Ding settled down in the position. Julio had selected a good one. It was behind a spreading bush of one kind or another, with a shallow berm of dirt in front of him that could stop bullets but didn't obstruct his view, and the SAW had a good field of fire out to nearly three hundred meters. Ding checked that the weapon had a round chambered, but that the selector switch was also on "safe." He took out his binoculars to survey the area.

"How do things look, Sergeant?" Captain Ramirez asked quietly.

"Nothing moving at all, sir. Why don't you catch some Zs? We'll keep watch for ya'." Officers, Ding knew, have to be looked after. And if sergeants didn't do it, who would?

Ramirez surveyed the position. It had been well selected. Both men had eaten and refreshed themselves as good soldiers do, and would be well rested by sundown - over ten hours away. The captain patted Chavez on the shoulder before returning to his own position.

"All ready, sir," the communications sergeant - Ingeles - reported. The satellite-radio antenna was set up. It was only two bits of steel, about the size and shape of grade-school rulers, linked together in a cross, with a bit of wire for a stand. Ramirez checked his watch. It was time to transmit.

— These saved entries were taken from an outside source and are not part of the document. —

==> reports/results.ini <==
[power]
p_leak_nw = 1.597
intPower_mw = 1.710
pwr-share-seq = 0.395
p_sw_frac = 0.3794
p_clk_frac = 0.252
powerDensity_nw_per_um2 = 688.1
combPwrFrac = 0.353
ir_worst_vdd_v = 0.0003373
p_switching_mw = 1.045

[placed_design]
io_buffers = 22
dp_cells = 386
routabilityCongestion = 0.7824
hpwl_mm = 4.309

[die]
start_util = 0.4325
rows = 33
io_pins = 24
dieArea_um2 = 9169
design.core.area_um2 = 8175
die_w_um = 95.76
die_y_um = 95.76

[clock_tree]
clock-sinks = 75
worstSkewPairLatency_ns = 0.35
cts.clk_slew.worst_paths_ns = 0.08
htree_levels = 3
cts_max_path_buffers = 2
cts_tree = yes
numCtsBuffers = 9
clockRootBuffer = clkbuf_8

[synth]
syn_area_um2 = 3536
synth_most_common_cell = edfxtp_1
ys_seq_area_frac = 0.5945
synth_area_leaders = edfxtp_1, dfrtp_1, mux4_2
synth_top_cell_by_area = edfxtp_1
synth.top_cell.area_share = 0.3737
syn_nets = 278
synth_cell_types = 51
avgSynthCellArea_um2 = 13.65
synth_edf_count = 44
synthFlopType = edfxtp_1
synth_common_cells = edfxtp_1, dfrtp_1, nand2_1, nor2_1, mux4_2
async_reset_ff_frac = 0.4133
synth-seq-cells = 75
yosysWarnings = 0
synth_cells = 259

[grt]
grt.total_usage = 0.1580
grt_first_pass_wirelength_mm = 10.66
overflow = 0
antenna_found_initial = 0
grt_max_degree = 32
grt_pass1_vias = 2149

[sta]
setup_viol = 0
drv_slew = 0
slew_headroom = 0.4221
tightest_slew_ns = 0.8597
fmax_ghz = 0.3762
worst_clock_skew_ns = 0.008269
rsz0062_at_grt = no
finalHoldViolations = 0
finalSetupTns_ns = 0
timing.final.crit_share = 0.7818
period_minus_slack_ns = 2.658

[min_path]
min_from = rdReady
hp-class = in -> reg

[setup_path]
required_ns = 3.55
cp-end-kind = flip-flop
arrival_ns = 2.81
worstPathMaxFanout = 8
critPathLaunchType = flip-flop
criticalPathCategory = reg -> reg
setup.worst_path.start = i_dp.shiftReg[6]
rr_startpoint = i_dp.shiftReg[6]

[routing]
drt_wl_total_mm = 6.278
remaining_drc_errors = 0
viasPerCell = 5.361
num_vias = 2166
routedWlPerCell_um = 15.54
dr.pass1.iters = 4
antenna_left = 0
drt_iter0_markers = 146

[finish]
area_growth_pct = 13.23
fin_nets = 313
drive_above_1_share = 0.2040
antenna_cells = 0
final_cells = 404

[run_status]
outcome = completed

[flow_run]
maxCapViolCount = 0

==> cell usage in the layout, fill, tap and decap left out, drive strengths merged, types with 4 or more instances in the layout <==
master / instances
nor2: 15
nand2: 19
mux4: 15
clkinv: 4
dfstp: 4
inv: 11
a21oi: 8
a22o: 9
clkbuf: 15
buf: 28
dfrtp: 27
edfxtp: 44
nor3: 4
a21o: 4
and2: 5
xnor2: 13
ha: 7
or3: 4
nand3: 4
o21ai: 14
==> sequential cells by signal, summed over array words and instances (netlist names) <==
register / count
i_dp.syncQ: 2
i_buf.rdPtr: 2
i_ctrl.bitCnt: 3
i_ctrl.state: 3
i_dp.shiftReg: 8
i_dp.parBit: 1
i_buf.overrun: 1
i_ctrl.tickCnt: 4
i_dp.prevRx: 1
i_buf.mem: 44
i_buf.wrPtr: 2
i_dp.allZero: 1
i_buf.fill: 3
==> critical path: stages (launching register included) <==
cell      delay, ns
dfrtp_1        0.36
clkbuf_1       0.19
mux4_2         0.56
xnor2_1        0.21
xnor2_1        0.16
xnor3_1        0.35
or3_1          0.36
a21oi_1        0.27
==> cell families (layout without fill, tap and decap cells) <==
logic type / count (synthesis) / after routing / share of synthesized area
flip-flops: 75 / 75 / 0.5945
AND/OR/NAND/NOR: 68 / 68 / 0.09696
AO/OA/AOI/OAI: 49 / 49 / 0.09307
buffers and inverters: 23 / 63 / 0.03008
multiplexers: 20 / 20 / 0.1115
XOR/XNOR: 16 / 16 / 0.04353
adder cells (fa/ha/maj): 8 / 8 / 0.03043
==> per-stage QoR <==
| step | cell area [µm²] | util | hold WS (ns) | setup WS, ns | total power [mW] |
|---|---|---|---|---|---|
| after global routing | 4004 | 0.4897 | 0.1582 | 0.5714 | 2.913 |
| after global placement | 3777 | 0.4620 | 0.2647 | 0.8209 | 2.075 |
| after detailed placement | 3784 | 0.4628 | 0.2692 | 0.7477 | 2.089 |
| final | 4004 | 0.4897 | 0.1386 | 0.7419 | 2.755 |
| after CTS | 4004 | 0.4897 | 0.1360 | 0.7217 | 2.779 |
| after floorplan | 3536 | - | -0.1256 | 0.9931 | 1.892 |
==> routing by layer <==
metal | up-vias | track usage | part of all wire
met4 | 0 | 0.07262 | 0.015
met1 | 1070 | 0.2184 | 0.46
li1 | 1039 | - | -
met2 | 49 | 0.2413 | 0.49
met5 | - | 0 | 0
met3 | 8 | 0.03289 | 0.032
===== config.mk =====
export PLATFORM = sky130hd
export DESIGN_NAME = ppi_top
export DESIGN_NICKNAME = d
export VERILOG_FILES = /design/src/rtl/ppi_pkg.sv /design/src/rtl/ppi_in_hs.sv /design/src/rtl/ppi_out_hs.sv /design/src/rtl/ppi_top.sv
export SDC_FILE = /design/constraint.sdc
export NUM_CORES = 1
export LEC_CHECK = 0
export ABC_CLOCK_PERIOD_IN_PS = 4700
export BUFFER_PORTS_ARGS = -buffer_cell sky130_fd_sc_hd__buf_4
export CORE_MARGIN = 2
export CORE_UTILIZATION = 45
export CTS_BUF_LIST = sky130_fd_sc_hd__clkbuf_4
export DETAILED_ROUTE_END_ITERATION = 6
export PLACE_DENSITY_LB_ADDON = 0.1
export SLEW_MARGIN = 20
export SYNTH_ARGS = -nofsm -noshare
export SYNTH_HDL_FRONTEND = slang
export SYNTH_SLANG_ARGS = --single-unit

===== constraint.sdc =====
create_clock -name clk -period 4.7 [get_ports clk]
set_input_delay 0.94 -clock clk [delete_from_list [all_inputs] [get_ports clk]]
set_output_delay 0.94 -clock clk [all_outputs]
set_load 0.02 [all_outputs]
File: src/rtl/hb_pkg.sv
package hb_pkg;

  typedef enum logic [2:0] {
    ST_IDLE = 3'd0,  // both gates off, waiting for main rail
    ST_ON   = 3'd1,  // tgt side conducting
    ST_PROP = 3'd2,  // tgt side still conducting, hold interval running
    ST_WAIT = 3'd3,  // both off, waiting for outgoing feedback to fall
    ST_DEAD = 3'd4   // both off, dead-time interval running
  } hb_state_e;

  // Effective dead time: a zero setting still gives one cycle.
  function automatic logic [31:0] dead_span(input logic [31:0] setting);
    return (setting == 32'd0) ? 32'd1 : setting;
  endfunction

  // True in the last cycle of an interval of 'span' cycles.
  function automatic logic span_done(input logic [31:0] elapsed,
                                     input logic [31:0] span);
    return (elapsed + 32'd1) >= span;
  endfunction

endpackage

File: src/rtl/hb_sync.sv
module hb_sync #(
  parameter int W = 1
) (
  input  logic         clk,
  input  logic         rst,
  input  logic [W-1:0] d,
  output logic [W-1:0] q
);
  logic [W-1:0] stage1, stage2;

  always_ff @(posedge clk) begin
    if (rst) begin
      stage1 <= '0;
      stage2 <= '0;
    end else begin
      stage1 <= d;
      stage2 <= stage1;
    end
  end

  assign q = stage2;
endmodule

"VARIABLE, this is KNIFE, over." The signal went twenty-two thousand miles to a geosynchronous communications satellite, which relayed it back down toward Panama. It took about one-third of a second, and two more seconds passed before the reply came down. The circuit was agreeably free of static.

"KNIFE, this is VARIABLE. Your signal is five by five. Over."

"We are in position, Checkpoint RASP. All is quiet, nothing to report, over."

"Roger, copy. Out."

In the hilltop communications van, Mr. Clark occupied a seat in the corner by the door. He wasn't running the operation - far from it - but Ritter wanted his tactical expertise available in case it was needed. On the wall opposite the racks of communications gear was a large tactical map which showed the squads and their various checkpoints. All had made them on schedule. At least whoever had set this operation up had known - or listened to people who did - what men in the bush could and could not do. The expectations for time and distance were reasonable.

That's nice for a change , Clark thought. He looked around the van. Aside from the two communicators, there were two senior people from the Directorate of Operations, neither of whom had what Clark would call expertise in this particular sort of operation - though they were close to Ritter and dependable. Well , he admitted, people with my sort of experience are mostly retired now .

Clark's heart was out there in the field. He'd never operated in the Americas, at least not in the jungles of the Americas, but for all that he'd "been there" - out in the boonies, alone as a man could be, your only lifeline back to friendly forces a helicopter that might or might not show, tethered by an invisible thread of radio energy. The radios were far more reliable now; that was one positive change. For what it was worth. If something went wrong, these radios would not, however, bring in a flight of "fast-movers" whose afterburning engines rattled the sky and whose bombloads shook the ground fifteen minutes after you called for help. No, not this time.